The workshop topics
- Critical transitions in biological systems
- Stochastic population dynamics & Statistical Mechanics models in ecology
- Whole brain models & collective behaviors in network of neurons
- Robustness and adaptability in living systems & eco-evolutionary dynamics
Living systems are characterized by the recurrent emergence of patterns: power-laws
distributions, long-range correlations and structured self-organization in living matter are
the norm, rather than the exception. All these features are also typical of systems poised near a critical point.
The great lesson from Physics is that criticality can emerge as a collective behaviour in a many-body system with simple
interactions and its characteristics depend only on few details, like the dimensionality or the symmetries.

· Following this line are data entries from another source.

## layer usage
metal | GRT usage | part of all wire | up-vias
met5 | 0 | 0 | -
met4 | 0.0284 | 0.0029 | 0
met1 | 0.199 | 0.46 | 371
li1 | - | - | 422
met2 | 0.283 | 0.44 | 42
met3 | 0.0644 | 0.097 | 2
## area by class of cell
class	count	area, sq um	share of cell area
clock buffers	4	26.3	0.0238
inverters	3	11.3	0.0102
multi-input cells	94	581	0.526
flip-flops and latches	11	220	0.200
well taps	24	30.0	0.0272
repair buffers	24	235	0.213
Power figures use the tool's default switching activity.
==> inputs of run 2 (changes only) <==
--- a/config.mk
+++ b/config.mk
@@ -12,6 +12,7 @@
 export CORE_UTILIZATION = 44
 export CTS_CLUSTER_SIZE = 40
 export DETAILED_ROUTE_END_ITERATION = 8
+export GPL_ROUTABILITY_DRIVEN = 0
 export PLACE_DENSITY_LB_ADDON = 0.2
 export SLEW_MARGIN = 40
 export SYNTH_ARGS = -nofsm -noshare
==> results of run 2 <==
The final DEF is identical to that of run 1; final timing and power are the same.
===== src/rtl/elastic_pipe_pkg.sv =====
// rtl/elastic_pipe_pkg.sv - shared defaults and sizing helper for the elastic pipe register
package elastic_pipe_pkg;

  localparam int DEFAULT_WIDTH = 4;
  localparam int DEFAULT_DEPTH = 3;

  function automatic int occ_width(input int depth);
    return $clog2(depth + 1);
  endfunction

endpackage
<file path="src/rtl/tft_console.sv">
// Byte-stream console driving the TFT text memory write port.
// Define TFT_CONSOLE_TAB_EN to interpret 0x09 as an 8-column tab stop.
module tft_console #(
  parameter int          COLS           = 80,
  parameter int          ROWS           = 32,
  parameter int          ADDR_W         = 12,
  parameter logic [7:0]  BLANK_CHAR     = 8'h20,
  parameter bit          CLEAR_ON_RESET = 1'b1
) (
  input  logic              clk,
  input  logic              reset_n,
  input  logic              char_valid,
  input  logic [7:0]        char_data,
  output logic              char_ready,
  output logic              wr_en,
  output logic [ADDR_W-1:0] wr_addr,
  output logic [7:0]        wr_data,
  output logic [6:0]        cursor_col,
  output logic [4:0]        cursor_row,
  output logic              busy
);

  typedef enum logic [1:0] {
    IDLE,
    CLEAR_ROW,
    CLEAR_ALL
  } state_e;

  localparam int                CW       = ADDR_W + 1;
  localparam logic [CW-1:0]     ROW_N    = CW'(COLS);
  localparam logic [CW-1:0]     ALL_N    = CW'(COLS * ROWS);
  localparam logic [ADDR_W-1:0] COLS_A   = ADDR_W'(COLS);
  localparam logic [6:0]        LAST_COL = 7'(COLS - 1);
  localparam logic [4:0]        LAST_ROW = 5'(ROWS - 1);

  state_e            state_q, state_d;
  logic [6:0]        col_q, col_d;
  logic [4:0]        row_q, row_d;
  logic [CW-1:0]     cnt_q, cnt_d;
  logic [ADDR_W-1:0] base_q, base_d;
  logic              wr_en_q, wr_en_d;
  logic [ADDR_W-1:0] wr_addr_q, wr_addr_d;
  logic [7:0]        wr_data_q, wr_data_d;

  logic              accept;
  logic [ADDR_W-1:0] cur_addr;
  logic [4:0]        next_row;
  logic [ADDR_W-1:0] next_base;

  assign char_ready = reset_n && (state_q == IDLE);
  assign busy       = reset_n && (state_q != IDLE);
  assign accept     = char_valid && char_ready;
  assign cur_addr   = ADDR_W'(row_q) * COLS_A + ADDR_W'(col_q);
  assign next_row   = (row_q == LAST_ROW) ? 5'd0 : row_q + 5'd1;
  assign next_base  = ADDR_W'(next_row) * COLS_A;

  assign wr_en      = wr_en_q;
  assign wr_addr    = wr_addr_q;
  assign wr_data    = wr_data_q;
  assign cursor_col = col_q;
  assign cursor_row = row_q;

  always_comb begin
    logic adv;
`ifdef TFT_CONSOLE_TAB_EN
    logic [7:0] tab_col;
    tab_col = {1'b0, col_q[6:3], 3'b000} + 8'd8;
`endif
    adv       = 1'b0;
    state_d   = state_q;
    col_d     = col_q;
    row_d     = row_q;
    cnt_d     = cnt_q;
    base_d    = base_q;
    wr_en_d   = 1'b0;
    wr_addr_d = wr_addr_q;
    wr_data_d = wr_data_q;

    unique case (state_q)
      IDLE: begin
        if (accept) begin
          unique case (1'b1)
            (char_data >= 8'h20 && char_data <= 8'h7E): begin
              wr_en_d   = 1'b1;
              wr_addr_d = cur_addr;
              wr_data_d = char_data;
              if (col_q == LAST_COL) begin
                // char write goes out first, row clear follows next cycle
                col_d   = 7'd0;
                row_d   = next_row;
                base_d  = next_base;
                cnt_d   = '0;
                state_d = CLEAR_ROW;
              end else begin
                col_d = col_q + 7'd1;
              end
            end
            (char_data == 8'h0D): col_d = 7'd0;
            (char_data == 8'h0A): adv = 1'b1;
            (char_data == 8'h08): begin
              if (col_q != 7'd0) begin
                col_d     = col_q - 7'd1;
                wr_en_d   = 1'b1;
                wr_addr_d = cur_addr - ADDR_W'(1);
                wr_data_d = BLANK_CHAR;
              end
            end
            (char_data == 8'h0C): begin
              col_d     = 7'd0;
              row_d     = 5'd0;
              wr_en_d   = 1'b1;
              wr_addr_d = '0;
              wr_data_d = BLANK_CHAR;
              base_d    = '0;
              cnt_d     = CW'(1);
              state_d   = CLEAR_ALL;
            end
`ifdef TFT_CONSOLE_TAB_EN
            (char_data == 8'h09): begin
              if (tab_col >= 8'(COLS)) adv = 1'b1;
              else col_d = tab_col[6:0];
            end
`endif
            default: ;
          endcase
        end
      end
      CLEAR_ROW, CLEAR_ALL: begin
        if (cnt_q == ((state_q == CLEAR_ROW) ? ROW_N : ALL_N)) begin
          state_d = IDLE;
        end else begin
          wr_en_d   = 1'b1;
          wr_addr_d = base_q + cnt_q[ADDR_W-1:0];
          wr_data_d = BLANK_CHAR;
          cnt_d     = cnt_q + CW'(1);
        end
      end
      default: state_d = IDLE;
    endcase

    // LF-style advance: first clear write issues on the accepting edge
    if (adv) begin
      col_d     = 7'd0;
      row_d     = next_row;
      wr_en_d   = 1'b1;
      wr_addr_d = next_base;
      wr_data_d = BLANK_CHAR;
      base_d    = next_base;
      cnt_d     = CW'(1);
      state_d   = CLEAR_ROW;
    end
  end

  always_ff @(posedge clk) begin
    if (!reset_n) begin
      state_q   <= CLEAR_ON_RESET ? CLEAR_ALL : IDLE;
      col_q     <= '0;
      row_q     <= '0;
      cnt_q     <= '0;
      base_q    <= '0;
      wr_en_q   <= 1'b0;
      wr_addr_q <= '0;
      wr_data_q <= '0;
    end else begin
      state_q   <= state_d;
      col_q     <= col_d;
      row_q     <= row_d;
      cnt_q     <= cnt_d;
      base_q    <= base_d;
      wr_en_q   <= wr_en_d;
      wr_addr_q <= wr_addr_d;
      wr_data_q <= wr_data_d;
    end
  end

endmodule

</file>
--- src/rtl/lab2_proc_imul_issue_ctrl.sv ---
// Issue/retire control for the shared iterative multiplier beside the X stage.
// Issues a multiply as it leaves D, stalls X until the product returns, then holds the product.
module lab2_proc_imul_issue_ctrl #(
  parameter int p_nbits = 32
) (
  input  logic                   clk,
  input  logic                   reset,
  input  logic                   mul_D,
  input  logic                   squash_D,
  input  logic                   ostall_D_other,
  input  logic                   go_X,
  input  logic [p_nbits-1:0]     op1_D,
  input  logic [p_nbits-1:0]     op2_D,
  output logic                   imul_req_val,
  input  logic                   imul_req_rdy,
  output logic [2*p_nbits-1:0]   imul_req_msg,
  input  logic                   imul_resp_val,
  output logic                   imul_resp_rdy,
  input  logic [p_nbits-1:0]     imul_resp_msg,
  output logic                   ostall_D_imul,
  output logic                   ostall_X_imul,
  output logic [p_nbits-1:0]     imul_result_X,
  output logic                   imul_result_val_X,
  output logic [31:0]            imul_stall_cycles
);

  typedef enum logic [1:0] {IDLE, BUSY, DONE} state_t;

  state_t             state_q, state_d;
  logic [p_nbits-1:0] result_q, result_d;
  logic [31:0]        cnt_q;
  logic               issue;

  // DONE can issue only in the cycle the held multiply leaves X
  assign imul_req_val  = mul_D & ~squash_D & ~ostall_D_other &
                         ((state_q == IDLE) | ((state_q == DONE) & go_X));
  assign issue         = imul_req_val & imul_req_rdy;
  assign imul_req_msg  = {op1_D, op2_D};
  assign ostall_D_imul = mul_D & ~squash_D & ~issue;

  assign ostall_X_imul     = (state_q == BUSY);
  assign imul_resp_rdy     = (state_q == BUSY);
  assign imul_result_X     = result_q;
  assign imul_result_val_X = (state_q == DONE);
  assign imul_stall_cycles = cnt_q;

  always_comb begin
    state_d  = state_q;
    result_d = result_q;
    case (state_q)
      IDLE: if (issue) state_d = BUSY;
      BUSY: if (imul_resp_val) begin
        state_d  = DONE;
        result_d = imul_resp_msg;
      end
      DONE: if (go_X) state_d = issue ? BUSY : IDLE;
      default: state_d = IDLE;
    endcase
  end

  always_ff @(posedge clk) begin
    if (reset) begin
      state_q  <= IDLE;
      result_q <= '0;
      cnt_q    <= '0;
    end else begin
      state_q  <= state_d;
      result_q <= result_d;
      if (ostall_X_imul) cnt_q <= cnt_q + 32'd1;
    end
  end

endmodule

--- config.mk ---
export PLATFORM = sky130hd
export DESIGN_NAME = lab2_proc_imul_issue_ctrl
export DESIGN_NICKNAME = d
export VERILOG_FILES = /design/src/rtl/lab2_proc_imul_issue_ctrl.sv
export SDC_FILE = /design/constraint.sdc
export NUM_CORES = 1
export LEC_CHECK = 0
export ABC_AREA = 0
export BUFFER_PORTS_ARGS = -buffer_cell sky130_fd_sc_hd__buf_4
export CAP_MARGIN = 40
export CORE_MARGIN = 1
export CORE_UTILIZATION = 25
export DETAILED_ROUTE_END_ITERATION = 10
export SLEW_MARGIN = 20
export SYNTH_ARGS = -nofsm -noshare
export SYNTH_HDL_FRONTEND = slang
export SYNTH_SLANG_ARGS = --single-unit
--- constraint.sdc ---
create_clock -name clk -period 3.1 [get_ports clk]
set_input_delay 0.155 -clock clk [delete_from_list [all_inputs] [get_ports clk]]
set_output_delay 0.155 -clock clk [all_outputs]
set_load 0.03 [all_outputs]
### Word-level counts from Yosys, hierarchy flattened

Index checks and enable logic that the tools add are counted.

* register bits: 66
* latch bits: 0
* bits in writable memories: 0
* ROM bits: 0
* input bits: 104
* output and inout bits: 133
* logic and storage cells: 27
* memories kept: 0

* add/subtract/negate cells: 1
* multipliers: 0
* divide/modulo/power cells: 0
* $lt $le $gt $ge: 0
* equal/unequal tests: 5
* shifts and indexed selects: 0
* multiplexer cells: 5
* bitwise logic cells: 10
* reductions and logical operators: 3

Operators by type and width (count)
* adder 32 x 1 -> 32 bit, second input constant: 1
* bitwise AND 1 bit: 6
* 2-to-1 mux 2 bit: 3
* inequality test 2 bit, second input constant: 3
* case mux 2 bit (3 select lines): 1
* inverter 1 bit: 3
* AND reduction 3 bit: 1
* == test 2 x 1 -> 1 bit, second input constant: 1
* == test 2 bit, second input constant: 1
* logical NOT 2 bit: 1
* AND reduction 2 bit: 1
* 2-to-1 mux 1 bit: 1
* bitwise OR 1 bit: 1

### Depth between registers and ports, before layout

* depth after elaboration: 8
* gate-level depth with buffers: 7
* depth with buffers taken out: 5

### Worst setup path before layout

Ideal clock, no wire load.

* kind: input to output
* from: input squash_D
* to: output ostall_D_imul
* arrival time: 2.738 ns
* required time: 2.945 ns
* setup slack: 0.207 ns
* stages: 3
* path buffers: 0
* cells stage by stage: nand2b_1 -> a2111oi_0 -> a21oi_1

* word-level cells in the longest chain between the ends: 7

Ends and longest elaborated chain
* start, declared: RTL line 9 `input logic squash_D,`
* inverter 1 bit: RTL line 35 `assign imul_req_val = mul_D & ~squash_D & ~ostall_D_other &`
* bitwise AND 1 bit (3 in a row): RTL line 35
* via imul_req_val: RTL line 14 `output logic imul_req_val,`
* bitwise AND 1 bit: RTL line 37 `assign issue = imul_req_val & imul_req_rdy;`
* inverter 1 bit: RTL line 39 `assign ostall_D_imul = mul_D & ~squash_D & ~issue;`
* bitwise AND 1 bit: RTL line 39
* end, declared: RTL line 20 `output logic ostall_D_imul,`

The timed path passes the listed nets, and every way through them passes these cells.

### Final worst setup path

* from: register cnt_q[0], in the netlist imul_stall_cycles[0]
* to: register cnt_q[20], in the netlist imul_stall_cycles[20]

* word-level cells in the longest chain between the ends: 1

Ends and longest elaborated chain
* start, declared: RTL line 31 `logic [31:0] cnt_q;`
* start signal, assigned: RTL line 69 `if (ostall_X_imul) cnt_q <= cnt_q + 32'd1;`
* adder 32 x 1 -> 32 bit: RTL line 69

No other way between the ends.
A chain may end at the register's enable or synchronous reset.

==> impl_metrics.ini <==
[outcome]
status = completed

[cts]
cts-buffers-inserted = 9
post_cts_buffers = 0
clock_sinks = 66
cts-root-buf = clkbuf_16
clkTransAtPathRegs_ns = 0.05
clock_latency_ns = 0.32
cts_tree = yes
cts-hold-fix-buffers = 0
cts.htree.levels = 3
cts-resized-gates = 0
clock_path_buffers = 2

[timing]
fin_hold_ws_ns = 0.0764
hold_violations = 0
min_period_ns = 2.27
setup_viol = 0
rsz0062_at_grt = false
fmax_ghz = 0.440
tightest_slew_ns = 0.740
worst_slack_ns = 0.828
relSlewSlack_pct = 49.4
tns_ns = 0
post-route-period-util_pct = 73.3
skew_ns = 0.00585
maxSlewViolCount = 0

[yosys]
synthFlopType = dfxtp_1
synth.most_common_cell = nand2_1
yosys_warnings = 0
synthTopCellsByArea = dfxtp_1 (41%), buf_4 (15%), nand2_1 (9.1%)
synth_common_cells = nand2_1 (78), dfxtp_1 (66), buf_4 (65)
avgSynthCellArea_um2 = 8.07
syn-num-nets = 503
async_reset_ff_share_pct = 0
synth_edf_count = 0
synth.distinct_cells = 33
postSynthCellCount = 398
ys_seq_area_share_pct = 41.1
yosysTopAreaCellShare_pct = 41.1
synth_top_area_cell = dfxtp_1
syn_area_mm2 = 0.00321
ys_seq_elements = 66

[min_path]
hold_class = primary input to flip-flop

[route]
antenna_left = 0
vias = 2826
wl_per_cell_um = 12.6
drc = 0
drt_wl_total_um = 7680
firstDrtPassIters = 4
drt_iter0_drc = 148
via_per_inst = 4.63

[place]
dp.cells = 594
post-place-ws_ns = 0.816
dpl.hpwl_um = 5600
gp_congestion = 0.742
io_buffers = 108

[worst_setup_path]
cp_slowest_cell = or4_1
cp_top_family = simple AND/OR/NAND/NOR gates
crit_fanout = 14
crit_buf_inv = 0
crit_arrival_ns = 2.52
crit_chain = ha_1 > and2_1 > nand4_1 > or4_1 > a21oi_1
cp.required_ns = 3.35
end_kind = flip-flop
critPathKind = flip-flop to flip-flop
cp-start-kind = flip-flop
slowest_delay_ns = 0.67

[run]
maxCapViolations = 0

[cells_and_area]
fillCellCount = 1347
final_layout_size_suffix_gt1_share_pct = 29.0
num_antenna_cells = 0
syn2layout_area_growth_pct = 24.1
nNetsFinal = 538
layoutNonFillerInstCount = 610
utilization_pct = 31.7

[grt]
first_global_vias = 2648
track_usage_pct = 12.0
grt_pass1_wl_um = 12500
antenna_found_initial = 0
gr-total-overflow = 0
grt_max_degree = 67

[power_and_ir_drop]
clock_power_share_pct = 51.5
p_leak_nw = 1.51
power_density_mw_per_mm2 = 490
power_frac_seq_pct = 43.9
p_sw_w = 0.000389
switching_share_pct = 19.9
vdd_drop_max_mv = 0.282
p_int_w = 0.00156
combPwrFrac_pct = 4.6

[floorplanning]
rows = 41
die_w_um = 115
pin_count = 237
die_height_um = 115
coreArea_mm2 = 0.0126
start_util_pct = 25.6
design.die.area_mm2 = 0.0133
cells by family after synthesis:
family	Yosys count	share of synthesized area, %
XOR/XNOR	11	3.00
multiplexers	1	0.312
AND/OR/NAND/NOR	152	23.4
flip-flops	66	41.1
adder cells (fa/ha/maj)	1	0.389
buffers and inverters	91	18.5
AO/OA/AOI/OAI	76	13.2
worst reg2reg max path: stages (launching register included):
cell	delay, ns
dfxtp_1	0.44
ha_1	0.24
and2_1	0.21
nand4_1	0.49
or4_1	0.67
a21oi_1	0.15
cells in the final DEF (no fill, tap or decap), types with 2 or more instances in the layout:
cell       synthesis  routed
a21oi_1           55      55
and2_1             2       2
and3_1             2       2
and4_1             2       2
buf_4             65     110
clkbuf_1          19       3
clkbuf_16          0       9
clkbuf_8           0       2
dfxtp_1           66      66
inv_1              4       4
nand2_1           78      78
nand3_1           12      12
nand4_1            7       7
nor2_1            13      13
nor2b_1            3       3
nor4_1             2       2
o21ai_0            4       4
o31ai_1           16      16
or3_1              4       4
or4_1             19      19
xnor2_1            4       4
xor2_1             7       7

One of the most striking feature of living systems is that they are structured as evolving systems were
interactions can turn-on or off, as well as strengthening and weakening,
reconfiguring the system connectivity. Thus, by rearranging both the structural and
functional topology, living interacting systems may demonstrate unique evolvability,
scalability and adaptability properties.
Among these systems, the brain is probably one of the most impressively complex and
has received a considerable amount of attention in recent years, aided by the vast amount
of experimental data available. The idea that the collective behavior of neurons might
emerge from a self-organized critical state has been widely studied, from its fundamental
mechanisms to its functional advantages, and it poses a fascinating question that is far
from being answered.
It is of crucial importance to make further steps in the understanding of the main properties
that simultaneously confer to these systems high level of adaptability, robustness and
optimality. If we can “learn” from evolution and unravel the basic principles then we would
be able to both better manage/supervise these systems and also design more optimal and
sustainable new systems.